It had been a tough day and I was struggling with both my emotions and my outlook on the future.  Nothing tragic had happened, and I wasn’t facing any dire need that seem impossible to address.  Life had just caught up with me and, at least for the moment, had somewhat overwhelmed me.  I wasn’t necessarily feeling sorry for myself. I was just tired and worn out from a constant barrage of little things that sapped my energy and robbed me of my joy.  With the prolonged impact of the current pandemic, societal unrest, and financial upheaval, I know I’m not only one having moments like that!

     There was something very comforting in knowing that my “tears” had not been overlooked by God.  Each tear is connected to a specific moment in my life, whether it flowed because I was happy or sad. The idea that God collects those tears in His bottle and records those moments in His book is a powerful statement about how much He cares for me.  In other places in scripture we’re assured that God knows the number of hairs on our head and His spirit hears the inner groans of our heart.   All of these passages communicate the same message  –  GOD REALLY UNDERSTANDS AND CARES FOR US! 

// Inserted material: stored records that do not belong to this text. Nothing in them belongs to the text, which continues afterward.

File: src/design/sslw_pkg.sv
// ----------------------------------------------------------------------------
// sslw_pkg
// Shared widths, reset values and register indexes of the setpoint step
// limiter and watchdog.
// ----------------------------------------------------------------------------
package sslw_pkg;

	localparam int POS_W  = 24;
	localparam int AGE_W  = 16;
	localparam int STEP_W = 23;
	localparam int MAG_W  = POS_W;
	localparam int SQ_W   = 2 * MAG_W;
	localparam int SUM_W  = SQ_W + 2;
	localparam int ROOT_W = SUM_W / 2;
	localparam int PROD_W = MAG_W + STEP_W;
	localparam int AXES   = 3;

	localparam logic signed [POS_W-1:0] RST_X_MIN = 24'sd250000;
	localparam logic signed [POS_W-1:0] RST_X_MAX = 24'sd750000;
	localparam logic signed [POS_W-1:0] RST_Y_MIN = -24'sd450000;
	localparam logic signed [POS_W-1:0] RST_Y_MAX = 24'sd450000;
	localparam logic signed [POS_W-1:0] RST_Z_MIN = 24'sd60000;
	localparam logic signed [POS_W-1:0] RST_Z_MAX = 24'sd700000;
	localparam logic [STEP_W-1:0] RST_MAX_STEP    = 23'd250;
	localparam logic [AGE_W-1:0]  RST_STALE_LIMIT = 16'd100;
	localparam logic signed [POS_W-1:0] RST_POS_X = 24'sd450000;
	localparam logic signed [POS_W-1:0] RST_POS_Y = 24'sd0;
	localparam logic signed [POS_W-1:0] RST_POS_Z = 24'sd300000;

	typedef enum logic [2:0] {
		REG_X_MIN = 3'd0,
		REG_X_MAX = 3'd1,
		REG_Y_MIN = 3'd2,
		REG_Y_MAX = 3'd3,
		REG_Z_MIN = 3'd4,
		REG_Z_MAX = 3'd5,
		REG_MAX_STEP = 3'd6,
		REG_STALE_LIMIT = 3'd7
	} reg_idx_t;

	// Handshake between the sequencer and a serial arithmetic unit.
	typedef struct packed {
		logic start;
	} unit_req_t;

	typedef struct packed {
		logic busy;
		logic done;
	} unit_rsp_t;

endpackage

File: src/design/sslw_isqrt.sv
// ----------------------------------------------------------------------------
// sslw_isqrt
// Restoring integer square root, two radicand bits per cycle.
// ----------------------------------------------------------------------------
module sslw_isqrt
	import sslw_pkg::*;
(
	input  logic              clk,
	input  logic              arst_n,
	input  unit_req_t         req,
	input  logic [SUM_W-1:0]  radicand,
	output unit_rsp_t         rsp,
	output logic [ROOT_W-1:0] root
);

	localparam int REM_W = ROOT_W + 2;
	localparam int CNT_W = $clog2(ROOT_W + 1);

	logic [SUM_W-1:0]  rad_q;
	logic [REM_W-1:0]  rem_q;
	logic [ROOT_W-1:0] root_q;
	logic [CNT_W-1:0]  cnt_q;
	logic              busy_q;
	logic              done_q;
	logic [REM_W+1:0]  rem_n;
	logic [REM_W+1:0]  trial;

	assign rem_n = {rem_q, rad_q[SUM_W-1 -: 2]};
	assign trial = {{(REM_W + 2 - ROOT_W - 2){1'b0}}, root_q, 2'b01};

	always_ff @(posedge clk or negedge arst_n) begin
		if (!arst_n) begin
			busy_q <= 1'b0;
			done_q <= 1'b0;
			cnt_q  <= '0;
		end else begin
			done_q <= !req.start && busy_q && (cnt_q == CNT_W'(1));
			if (req.start) begin
				busy_q <= 1'b1;
				cnt_q  <= CNT_W'(ROOT_W);
			end else if (busy_q) begin
				cnt_q <= cnt_q - 1'b1;
				if (cnt_q == CNT_W'(1)) begin
					busy_q <= 1'b0;
				end
			end
		end
	end

	always_ff @(posedge clk) begin
		if (req.start) begin
			rad_q  <= radicand;
			rem_q  <= '0;
			root_q <= '0;
		end else if (busy_q) begin
			rad_q <= rad_q << 2;
			if (rem_n >= trial) begin
				rem_q  <= REM_W'(rem_n - trial);
				root_q <= {root_q[ROOT_W-2:0], 1'b1};
			end else begin
				rem_q  <= rem_n[REM_W-1:0];
				root_q <= {root_q[ROOT_W-2:0], 1'b0};
			end
		end
	end

	assign rsp.busy = busy_q;
	assign rsp.done = done_q;
	assign root     = root_q;

endmodule

File: src/design/sslw_div.sv
// ----------------------------------------------------------------------------
// sslw_div
// Restoring unsigned divider, one quotient bit per cycle.
// ----------------------------------------------------------------------------
module sslw_div
	import sslw_pkg::*;
(
	input  logic              clk,
	input  logic              arst_n,
	input  unit_req_t         req,
	input  logic [PROD_W-1:0] dividend,
	input  logic [ROOT_W-1:0] divisor,
	output unit_rsp_t         rsp,
	output logic [MAG_W-1:0]  quotient
);

	localparam int CNT_W = $clog2(PROD_W + 1);

	logic [PROD_W-1:0] quo_q;
	logic [ROOT_W-1:0] rem_q;
	logic [CNT_W-1:0]  cnt_q;
	logic              busy_q;
	logic              done_q;
	logic [ROOT_W:0]   rem_n;

	assign rem_n = {rem_q, quo_q[PROD_W-1]};

	always_ff @(posedge clk or negedge arst_n) begin
		if (!arst_n) begin
			busy_q <= 1'b0;
			done_q <= 1'b0;
			cnt_q  <= '0;
		end else begin
			done_q <= !req.start && busy_q && (cnt_q == CNT_W'(1));
			if (req.start) begin
				busy_q <= 1'b1;
				cnt_q  <= CNT_W'(PROD_W);
			end else if (busy_q) begin
				cnt_q <= cnt_q - 1'b1;
				if (cnt_q == CNT_W'(1)) begin
					busy_q <= 1'b0;
				end
			end
		end
	end

	// The dividend shifts out at the top while quotient bits enter below.
	always_ff @(posedge clk) begin
		if (req.start) begin
			quo_q <= dividend;
			rem_q <= '0;
		end else if (busy_q) begin
			if (rem_n >= {1'b0, divisor}) begin
				rem_q <= ROOT_W'(rem_n - {1'b0, divisor});
				quo_q <= {quo_q[PROD_W-2:0], 1'b1};
			end else begin
				rem_q <= rem_n[ROOT_W-1:0];
				quo_q <= {quo_q[PROD_W-2:0], 1'b0};
			end
		end
	end

	assign rsp.busy = busy_q;
	assign rsp.done = done_q;
	assign quotient = quo_q[MAG_W-1:0];

endmodule

File: src/design/setpoint_step_limiter_watchdog_core.sv
// ----------------------------------------------------------------------------
// setpoint_step_limiter_watchdog_core
// Holds an XYZ setpoint, watches its age, clamps the target into a box and
// limits the Euclidean step from the last command per control tick.
// ----------------------------------------------------------------------------
//
// Channel   | Direction | Payload
// ----------+-----------+----------------------------------------------------
// s_axis    | in        | tdata: target_x, target_y, target_z; tuser: flags
// m_axis    | out       | tdata: cmd_x, cmd_y, cmd_z; tuser: stale
// APB       | in        | eight configuration registers at 4*index
//
// A seed item holds the input through accept and store. Any other item
// holds it through accept, clamp, six passes through one shared 24x24
// multiplier, a bit-serial square root at two radicand bits per cycle
// and, when the step must be cut, three parallel bit-serial dividers at
// one quotient bit per cycle, and then the store.
// Reset is asynchronous and active low; it restores the registers, held
// setpoint, last command and age. A new item is taken while a finished
// result still waits on m_axis; only the final store waits for that slot.
// ----------------------------------------------------------------------------
module setpoint_step_limiter_watchdog_core
	import sslw_pkg::*;
(
	input  logic        clk,
	input  logic        arst_n,
	// APB configuration port
	input  logic        psel,
	input  logic        penable,
	input  logic        pwrite,
	input  logic [4:0]  paddr,
	input  logic [31:0] pwdata,
	output logic [31:0] prdata,
	output logic        pready,
	// Input items
	input  logic        s_axis_tvalid,
	output logic        s_axis_tready,
	input  logic [71:0] s_axis_tdata,  // target_x [23:0], target_y [47:24], target_z [71:48]
	input  logic [1:0]  s_axis_tuser,  // has_setpoint [0], seed [1]
	// Result items
	output logic        m_axis_tvalid,
	input  logic        m_axis_tready,
	output logic [71:0] m_axis_tdata,  // cmd_x [23:0], cmd_y [47:24], cmd_z [71:48]
	output logic [0:0]  m_axis_tuser   // stale [0]
);

	typedef enum logic [2:0] {
		ST_IDLE,
		ST_CLAMP,
		ST_MUL,
		ST_SQRT,
		ST_DIV,
		ST_FIN
	} state_t;

	typedef logic signed [POS_W-1:0] pos_t;

	state_t state_q;

	// Configuration registers.
	pos_t              box_lo_q [AXES];
	pos_t              box_hi_q [AXES];
	logic [STEP_W-1:0] max_step_q;
	logic [AGE_W-1:0]  stale_limit_q;

	// Controller state kept across items.
	pos_t             held_q [AXES];
	pos_t             last_q [AXES];
	logic [AGE_W-1:0] age_q;

	// Per-item working registers.
	pos_t              tgt_q  [AXES];
	logic              dneg_q [AXES];
	logic [MAG_W-1:0]  mag_q  [AXES];
	logic [PROD_W-1:0] prod_q [AXES];
	logic [SUM_W-1:0]  sum_q;
	logic [SQ_W-1:0]   mul_q;
	logic [2:0]        mcnt_q;
	logic              stale_q;

	logic              out_valid_q;
	logic [71:0]       out_data_q;
	logic              out_stale_q;

	unit_req_t         sq_req;
	unit_rsp_t         sq_rsp;
	logic [ROOT_W-1:0] root;
	unit_req_t         dv_req;
	unit_rsp_t         dv_rsp [AXES];
	logic [MAG_W-1:0]  quo [AXES];
	logic              sq_start_q;
	logic              dv_start_q;

	logic              cfg_wr;
	logic [2:0]        cfg_idx;
	logic              in_acc;
	logic              out_free;
	logic              out_load;
	logic              stale_c;
	pos_t              in_tgt [AXES];
	pos_t              clamp_c [AXES];
	logic signed [POS_W:0] diff_c [AXES];
	logic [1:0]        msel;
	logic [MAG_W-1:0]  mul_a;
	logic [MAG_W-1:0]  mul_b;

	assign pready  = 1'b1;
	assign cfg_wr  = psel & penable & pwrite;
	assign cfg_idx = paddr[4:2];

	always_comb begin
		unique case (reg_idx_t'(cfg_idx))
			REG_X_MIN:       prdata = 32'(box_lo_q[0]);
			REG_X_MAX:       prdata = 32'(box_hi_q[0]);
			REG_Y_MIN:       prdata = 32'(box_lo_q[1]);
			REG_Y_MAX:       prdata = 32'(box_hi_q[1]);
			REG_Z_MIN:       prdata = 32'(box_lo_q[2]);
			REG_Z_MAX:       prdata = 32'(box_hi_q[2]);
			REG_MAX_STEP:    prdata = {9'd0, max_step_q};
			REG_STALE_LIMIT: prdata = {16'd0, stale_limit_q};
			default:         prdata = '0;
		endcase
	end

	assign s_axis_tready = (state_q == ST_IDLE);
	assign in_acc        = s_axis_tvalid & s_axis_tready;
	assign out_free      = !out_valid_q || m_axis_tready;
	assign out_load      = (state_q == ST_FIN) && out_free;
	assign m_axis_tvalid = out_valid_q;
	assign m_axis_tdata  = out_data_q;
	assign m_axis_tuser  = out_stale_q;

	// The age is already updated when the clamp stage runs.
	assign stale_c = age_q > stale_limit_q;

	// Clamp lanes: raise to the minimum first, then lower to the maximum, so
	// an inverted box yields its maximum.
	always_comb begin
		for (int i = 0; i < AXES; i++) begin
			in_tgt[i]  = pos_t'(s_axis_tdata[i*POS_W +: POS_W]);
			clamp_c[i] = stale_c ? last_q[i] : held_q[i];
			if (clamp_c[i] < box_lo_q[i]) clamp_c[i] = box_lo_q[i];
			if (clamp_c[i] > box_hi_q[i]) clamp_c[i] = box_hi_q[i];
			diff_c[i]  = (POS_W+1)'(clamp_c[i]) - (POS_W+1)'(last_q[i]);
		end
	end

	// Shared multiplier: passes 0-2 square the deltas, passes 3-5 scale them
	// by the step cap.
	always_comb begin
		msel = (mcnt_q < 3'd3) ? mcnt_q[1:0] : 2'(mcnt_q - 3'd3);
		unique case (msel)
			2'd0:    mul_a = mag_q[0];
			2'd1:    mul_a = mag_q[1];
			default: mul_a = mag_q[2];
		endcase
		mul_b = (mcnt_q < 3'd3) ? mul_a : MAG_W'(max_step_q);
	end

	assign sq_req.start = sq_start_q;
	assign dv_req.start = dv_start_q;

	sslw_isqrt u_isqrt (
		.clk      (clk),
		.arst_n   (arst_n),
		.req      (sq_req),
		.radicand (sum_q),
		.rsp      (sq_rsp),
		.root     (root)
	);

	for (genvar g = 0; g < AXES; g++) begin : g_div
		sslw_div u_div (
			.clk      (clk),
			.arst_n   (arst_n),
			.req      (dv_req),
			.dividend (prod_q[g]),
			.divisor  (root),
			.rsp      (dv_rsp[g]),
			.quotient (quo[g])
		);
	end

	always_ff @(posedge clk or negedge arst_n) begin
		if (!arst_n) begin
			state_q       <= ST_IDLE;
			box_lo_q[0]   <= RST_X_MIN;
			box_hi_q[0]   <= RST_X_MAX;
			box_lo_q[1]   <= RST_Y_MIN;
			box_hi_q[1]   <= RST_Y_MAX;
			box_lo_q[2]   <= RST_Z_MIN;
			box_hi_q[2]   <= RST_Z_MAX;
			max_step_q    <= RST_MAX_STEP;
			stale_limit_q <= RST_STALE_LIMIT;
			held_q[0]     <= RST_POS_X;
			held_q[1]     <= RST_POS_Y;
			held_q[2]     <= RST_POS_Z;
			last_q[0]     <= RST_POS_X;
			last_q[1]     <= RST_POS_Y;
			last_q[2]     <= RST_POS_Z;
			age_q         <= '0;
			mcnt_q        <= '0;
			sq_start_q    <= 1'b0;
			dv_start_q    <= 1'b0;
			out_valid_q   <= 1'b0;
		end else begin
			// Single-cycle start pulses for the root unit and the dividers.
			sq_start_q <= (state_q == ST_MUL) && (mcnt_q == 3'd6);
			dv_start_q <= (state_q == ST_SQRT) && sq_rsp.done &&
			              (root > ROOT_W'(max_step_q));
			if (out_load) out_valid_q <= 1'b1;
			else if (m_axis_tready) out_valid_q <= 1'b0;

			if (cfg_wr) begin
				unique case (reg_idx_t'(cfg_idx))
					REG_X_MIN:       box_lo_q[0]   <= pos_t'(pwdata[POS_W-1:0]);
					REG_X_MAX:       box_hi_q[0]   <= pos_t'(pwdata[POS_W-1:0]);
					REG_Y_MIN:       box_lo_q[1]   <= pos_t'(pwdata[POS_W-1:0]);
					REG_Y_MAX:       box_hi_q[1]   <= pos_t'(pwdata[POS_W-1:0]);
					REG_Z_MIN:       box_lo_q[2]   <= pos_t'(pwdata[POS_W-1:0]);
					REG_Z_MAX:       box_hi_q[2]   <= pos_t'(pwdata[POS_W-1:0]);
					REG_MAX_STEP:    max_step_q    <= pwdata[STEP_W-1:0];
					REG_STALE_LIMIT: stale_limit_q <= pwdata[AGE_W-1:0];
					default:         ;
				endcase
			end

			unique case (state_q)
				ST_IDLE: begin
					if (in_acc) begin
						if (s_axis_tuser[1]) begin
							// Seed: load without limiting.
							for (int i = 0; i < AXES; i++) begin
								held_q[i] <= in_tgt[i];
								last_q[i] <= in_tgt[i];
								tgt_q[i]  <= in_tgt[i];
							end
							age_q   <= '0;
							stale_q <= 1'b0;
							state_q <= ST_FIN;
						end else begin
							if (s_axis_tuser[0]) begin
								for (int i = 0; i < AXES; i++) held_q[i] <= in_tgt[i];
								age_q <= '0;
							end else if (age_q != '1) begin
								age_q <= age_q + 1'b1;
							end
							state_q <= ST_CLAMP;
						end
					end
				end
				ST_CLAMP: begin
					stale_q <= stale_c;
					for (int i = 0; i < AXES; i++) begin
						tgt_q[i]  <= clamp_c[i];
						dneg_q[i] <= diff_c[i][POS_W];
						mag_q[i]  <= diff_c[i][POS_W] ? MAG_W'(-diff_c[i])
						                              : MAG_W'(diff_c[i]);
					end
					sum_q   <= '0;
					mcnt_q  <= '0;
					state_q <= ST_MUL;
				end
				ST_MUL: begin
					mul_q  <= mul_a * mul_b;
					mcnt_q <= mcnt_q + 1'b1;
					if (mcnt_q != 3'd0) begin
						unique case (mcnt_q)
							3'd1, 3'd2, 3'd3: sum_q <= sum_q + SUM_W'(mul_q);
							3'd4:             prod_q[0] <= mul_q[PROD_W-1:0];
							3'd5:             prod_q[1] <= mul_q[PROD_W-1:0];
							default:          prod_q[2] <= mul_q[PROD_W-1:0];
						endcase
					end
					if (mcnt_q == 3'd6) begin
						state_q <= ST_SQRT;
					end
				end
				ST_SQRT: begin
					if (sq_rsp.done) begin
						if (root > ROOT_W'(max_step_q)) begin
							state_q <= ST_DIV;
						end else begin
							state_q <= ST_FIN;
						end
					end
				end
				ST_DIV: begin
					if (dv_rsp[0].done) begin
						for (int i = 0; i < AXES; i++) begin
							tgt_q[i] <= dneg_q[i] ? last_q[i] - pos_t'(quo[i])
							                      : last_q[i] + pos_t'(quo[i]);
						end
						state_q <= ST_FIN;
					end
				end
				ST_FIN: begin
					if (out_free) begin
						for (int i = 0; i < AXES; i++) begin
							last_q[i] <= tgt_q[i];
							out_data_q[i*POS_W +: POS_W] <= tgt_q[i];
						end
						out_stale_q <= stale_q;
						state_q     <= ST_IDLE;
					end
				end
				default: state_q <= ST_IDLE;
			endcase
		end
	end

	// An accepted item closes the input until its result is stored.
	a_one_item: assert property (@(posedge clk) disable iff (!arst_n)
		in_acc |=> !s_axis_tready)
		else $error("second item accepted while one is in work");

	// The dividers are only started when the step exceeds the cap.
	a_div_cut: assert property (@(posedge clk) disable iff (!arst_n)
		dv_start_q |-> (root > ROOT_W'(max_step_q)))
		else $error("step scaling started below the cap");

	// The root unit and the dividers never run together.
	a_units_excl: assert property (@(posedge clk) disable iff (!arst_n)
		!(sq_rsp.busy && dv_rsp[0].busy))
		else $error("root and divide units overlap");

	// A result is stored only into a free output slot.
	a_out_slot: assert property (@(posedge clk) disable iff (!arst_n)
		(state_q == ST_FIN && out_free) |=> out_valid_q)
		else $error("finished result not presented");

endmodule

       If you’re like me, and I bet you are, there are times when you can’t really explain all that you’re feeling inside. We may not be as dramatic as the actors in “SLEEPLESS IN SEATTLE”, but our emotions can sometimes get the best of us.  Those moments are simply the culmination of our life experience, both current and past.  We may not even understand what triggered our reaction.  Usually it’s some little thing that sets off a wave of pent up frustration, hurt, or anxiety.  When that happens some folks get depressed, others get angry, a number run and hide, many get cranky, a few go into hyperactive overdrive, a handful get violent, and most may shed a few tears like me.   We’re all different, yet we’re all the same.  And God seems to love us all for reasons I can’t really understand!

      The idea that God has stored all my tears in His bottle is so comforting.  I don’t have to explain things to Him because down deep inside I know He already knows. I just need a place to vent my frustrations, let out my emotions, and express my heartache.  I may be angry, tired, or hurt, but I know I can come to God in honesty and just be myself.  I may be touched by sentiment, a memory or an answer to prayer, any of which could drive me to the well of deep seated emotions. Whatever the situation may be, I can rest in the knowledge that God hears my prayers, sees my heart, knows my circumstances, understands my frustrations, cares about my future, and always saves my tears. 

I’ve finally begun to grasp what my dad instinctively knew — that if our hearts stay tender they can still be touched!   I’m grateful for another lesson in life from my dad and the Heavenly Father we both share!